Chiral correlation of drag currents inducing optical activity of twisted bilayer graphene

TL;DR

This paper investigates how chiral electron correlations in twisted bilayer graphene lead to optical activity through drag currents, revealing unique quantum transport properties and a specific conductivity behavior.

Contribution

It introduces a continuum model to analyze chiral electron states and their contribution to optical activity via drag correlations in twisted bilayer graphene.

Findings

Drag term of optical conductivity tensor due to chiral correlations

Quantum conductivity value proportional to e^2/h at Fermi energy

Analysis method for conductivity tensor components

Abstract

The mechanisms of optical activity and quantum transport of twisted bilayer graphene are studied.

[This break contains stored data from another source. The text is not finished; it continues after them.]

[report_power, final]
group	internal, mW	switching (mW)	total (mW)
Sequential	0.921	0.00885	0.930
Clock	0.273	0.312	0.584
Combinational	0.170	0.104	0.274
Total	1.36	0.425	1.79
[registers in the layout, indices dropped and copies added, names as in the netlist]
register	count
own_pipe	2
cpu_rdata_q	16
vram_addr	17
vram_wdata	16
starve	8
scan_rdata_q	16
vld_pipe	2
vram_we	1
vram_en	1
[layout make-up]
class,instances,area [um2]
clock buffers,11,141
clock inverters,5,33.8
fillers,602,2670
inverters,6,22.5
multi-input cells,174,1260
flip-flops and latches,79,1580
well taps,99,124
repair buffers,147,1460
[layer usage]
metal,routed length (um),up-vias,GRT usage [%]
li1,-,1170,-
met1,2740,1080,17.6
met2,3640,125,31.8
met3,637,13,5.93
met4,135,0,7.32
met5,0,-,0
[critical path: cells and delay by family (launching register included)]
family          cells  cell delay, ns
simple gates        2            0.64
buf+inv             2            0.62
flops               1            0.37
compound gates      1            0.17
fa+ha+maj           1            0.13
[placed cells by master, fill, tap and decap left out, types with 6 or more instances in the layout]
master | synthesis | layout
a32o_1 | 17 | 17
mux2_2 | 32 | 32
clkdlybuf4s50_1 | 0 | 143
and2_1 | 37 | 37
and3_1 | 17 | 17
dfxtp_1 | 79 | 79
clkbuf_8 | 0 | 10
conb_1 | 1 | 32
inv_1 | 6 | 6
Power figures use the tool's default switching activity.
<file path="src/rtl/instnorm_stats_034_pkg.sv">
// Shared types and constants for the instance-normalisation statistics block.
// The block collects one instance of samples, then emits its mean and variance.
package instnorm_pkg;
  localparam int SAMPLE_W = 16;
  localparam int STAT_W   = 32;

  localparam logic SEL_MEAN = 1'b0;
  localparam logic SEL_VAR  = 1'b1;

  typedef enum logic [1:0] {
    ACC  = 2'd0,
    MEAN = 2'd1,
    VAR  = 2'd2
  } state_e;
endpackage

</file>
<file path="src/rtl/instnorm_stats_034_if.sv">
// Sample-in and statistic-out handshake bundle.
// The slave side is the statistics block; the master side is its environment.
interface instnorm_stats_034_if;
  logic        valid_in;
  logic        ready_in;
  logic [31:0] input_data;
  logic        valid_out;
  logic        out_ready;
  logic [31:0] output_data;
  logic        stat_sel;

  modport slave (
    input  valid_in, input_data, out_ready,
    output ready_in, valid_out, output_data, stat_sel
  );

  modport master (
    output valid_in, input_data, out_ready,
    input  ready_in, valid_out, output_data, stat_sel
  );
endinterface

</file>
<file path="src/rtl/instnorm_stats_034_acc.sv">
// Running sum / sum-of-squares / sample counter for one instance.
// Exposes the next sum so the caller can derive the mean on the final sample's edge.
module instnorm_acc
  import instnorm_pkg::*;
#(
  parameter int LOG2_N = 6
) (
  input  logic                                 clk,
  input  logic                                 rst_n,
  input  logic                                 en,
  input  logic                                 clr,
  input  logic signed [SAMPLE_W-1:0]           x,
  output logic signed [SAMPLE_W+LOG2_N-1:0]    sum_d,
  output logic        [2*SAMPLE_W+LOG2_N-1:0]  sumsq_q,
  output logic                                 last
);
  localparam int SUM_W = SAMPLE_W + LOG2_N;
  localparam int SQ_W  = 2 * SAMPLE_W + LOG2_N;

  logic signed [SUM_W-1:0]      sum_q;
  logic        [SQ_W-1:0]       sumsq_d;
  logic        [LOG2_N-1:0]     cnt_q;
  logic        [LOG2_N-1:0]     cnt_d;
  logic signed [2*SAMPLE_W-1:0] sq;

  assign sq   = 32'(x) * 32'(x);
  assign last = en & (cnt_q == '1);

  always_comb begin
    sum_d   = sum_q;
    sumsq_d = sumsq_q;
    cnt_d   = cnt_q;
    if (clr) begin
      sum_d   = '0;
      sumsq_d = '0;
      cnt_d   = '0;
    end else if (en) begin
      // Widths carry LOG2_N guard bits, so a full instance can never overflow.
      sum_d   = sum_q + SUM_W'(x);
      sumsq_d = sumsq_q + SQ_W'($unsigned(sq));
      cnt_d   = cnt_q + 1'b1;
    end
  end

  always_ff @(posedge clk or negedge rst_n) begin
    if (!rst_n) begin
      sum_q   <= '0;
      sumsq_q <= '0;
      cnt_q   <= '0;
    end else begin
      sum_q   <= sum_d;
      sumsq_q <= sumsq_d;
      cnt_q   <= cnt_d;
    end
  end
endmodule

</file>
<file path="src/rtl/instnorm_stats_034.sv">
// Instance statistics: accepts 2^LOG2_N signed samples, then emits a mean beat
// followed by a variance beat before accepting the next instance.
module instnorm_stats_034
  import instnorm_pkg::*;
#(
  parameter int LOG2_N = 6
) (
  input logic                    clk,
  input logic                    rst_n,
  instnorm_stats_034_if.slave    bus
);
  localparam int SUM_W = SAMPLE_W + LOG2_N;
  localparam int SQ_W  = 2 * SAMPLE_W + LOG2_N;

  state_e              state_q, state_d;
  logic                ready_q, ready_d;
  logic                valid_q, valid_d;
  logic                sel_q, sel_d;
  logic [STAT_W-1:0]   data_q, data_d;
  logic [STAT_W-1:0]   msq_q, msq_d;

  logic                       take;
  logic                       clr;
  logic                       last;
  logic signed [SUM_W-1:0]    sum_d;
  logic        [SQ_W-1:0]     sumsq_q;
  logic signed [SUM_W-1:0]    sum_sh;
  logic signed [SAMPLE_W-1:0] mean_next;
  logic signed [STAT_W-1:0]   msq_next;
  logic        [STAT_W-1:0]   sumsq_sh;
  logic        [STAT_W+1:0]   var_diff;
  logic        [STAT_W-1:0]   var_val;
  logic                       unused_bits;

  assign take = bus.valid_in & ready_q;

  instnorm_acc #(.LOG2_N(LOG2_N)) u_acc (
    .clk     (clk),
    .rst_n   (rst_n),
    .en      (take),
    .clr     (clr),
    .x       (bus.input_data[SAMPLE_W-1:0]),
    .sum_d   (sum_d),
    .sumsq_q (sumsq_q),
    .last    (last)
  );

  // Arithmetic shift floors toward -inf; the quotient always fits in a sample.
  assign sum_sh    = sum_d >>> LOG2_N;
  assign mean_next = sum_sh[SAMPLE_W-1:0];
  assign msq_next  = 32'(mean_next) * 32'(mean_next);

  assign sumsq_sh = sumsq_q[SQ_W-1:LOG2_N];
  assign var_diff = {2'b00, sumsq_sh} - {2'b00, msq_q};
  assign var_val  = var_diff[STAT_W+1] ? '0 : var_diff[STAT_W-1:0];

  assign unused_bits = ^{bus.input_data[31:SAMPLE_W], sum_sh[SUM_W-1:SAMPLE_W],
                         sumsq_q[LOG2_N-1:0], var_diff[STAT_W]};

  always_comb begin
    state_d = state_q;
    valid_d = valid_q;
    sel_d   = sel_q;
    data_d  = data_q;
    msq_d   = msq_q;
    clr     = 1'b0;
    case (state_q)
      ACC: begin
        if (last) begin
          state_d = MEAN;
          valid_d = 1'b1;
          sel_d   = SEL_MEAN;
          data_d  = STAT_W'(mean_next);
          msq_d   = $unsigned(msq_next);
        end
      end
      MEAN: begin
        if (bus.out_ready) begin
          state_d = VAR;
          sel_d   = SEL_VAR;
          data_d  = var_val;
        end
      end
      VAR: begin
        if (bus.out_ready) begin
          state_d = ACC;
          valid_d = 1'b0;
          sel_d   = SEL_MEAN;
          data_d  = '0;
          clr     = 1'b1;
        end
      end
      default: state_d = ACC;
    endcase
    ready_d = (state_d == ACC);
  end

  always_ff @(posedge clk or negedge rst_n) begin
    if (!rst_n) begin
      state_q <= ACC;
      ready_q <= 1'b0;
      valid_q <= 1'b0;
      sel_q   <= SEL_MEAN;
      data_q  <= '0;
      msq_q   <= '0;
    end else begin
      state_q <= state_d;
      ready_q <= ready_d;
      valid_q <= valid_d;
      sel_q   <= sel_d;
      data_q  <= data_d;
      msq_q   <= msq_d;
    end
  end

  assign bus.ready_in    = ready_q;
  assign bus.valid_out   = valid_q;
  assign bus.stat_sel    = sel_q;
  assign bus.output_data = data_q;
endmodule
</file>
<file path="src/flat_wrapper.sv">
// flat-port wrapper written by rule: the top's interface ports become plain ports
module instnorm_stats_034_flat import instnorm_pkg::*;
#(
  parameter int LOG2_N = 6
)
  (clk, rst_n, bus_valid_in, bus_input_data, bus_out_ready, bus_ready_in, bus_valid_out, bus_output_data, bus_stat_sel);
  instnorm_stats_034_if bus_i ();
  input logic clk;
  input logic rst_n;
  input wire logic [$bits(bus_i.valid_in)-1:0] bus_valid_in;
  input wire logic [$bits(bus_i.input_data)-1:0] bus_input_data;
  input wire logic [$bits(bus_i.out_ready)-1:0] bus_out_ready;
  output wire logic [$bits(bus_i.ready_in)-1:0] bus_ready_in;
  output wire logic [$bits(bus_i.valid_out)-1:0] bus_valid_out;
  output wire logic [$bits(bus_i.output_data)-1:0] bus_output_data;
  output wire logic [$bits(bus_i.stat_sel)-1:0] bus_stat_sel;
  assign bus_i.valid_in = bus_valid_in;
  assign bus_i.input_data = bus_input_data;
  assign bus_i.out_ready = bus_out_ready;
  assign bus_ready_in = bus_i.ready_in;
  assign bus_valid_out = bus_i.valid_out;
  assign bus_output_data = bus_i.output_data;
  assign bus_stat_sel = bus_i.stat_sel;
  instnorm_stats_034 #(.LOG2_N(LOG2_N)) u_core (.clk(clk), .rst_n(rst_n), .bus(bus_i));
endmodule
</file>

The formation of unique electron states in the bilayer systems is studied using an effective continuum model. Such states are shown to support the correlation of transverse motions of electrons in two graphene layers. Because of the chiral structure of the atomic lattices, the contribution of such drag correlations is incompletely cancelled, thus resulting in a drag term of the optical conductivity tensor. We show that the drag term of the conductivity is the manifestation of the spatial dispersion. We show how to analyze and calculate the components of the conductivity tensors that governs the optical activity of the systems. The DC conductivity of the twisted bilayer graphene system is also calculated. It shows the existence of a quantum conductivity value $\propto e^2/h$ at the intrinsic Fermi energy.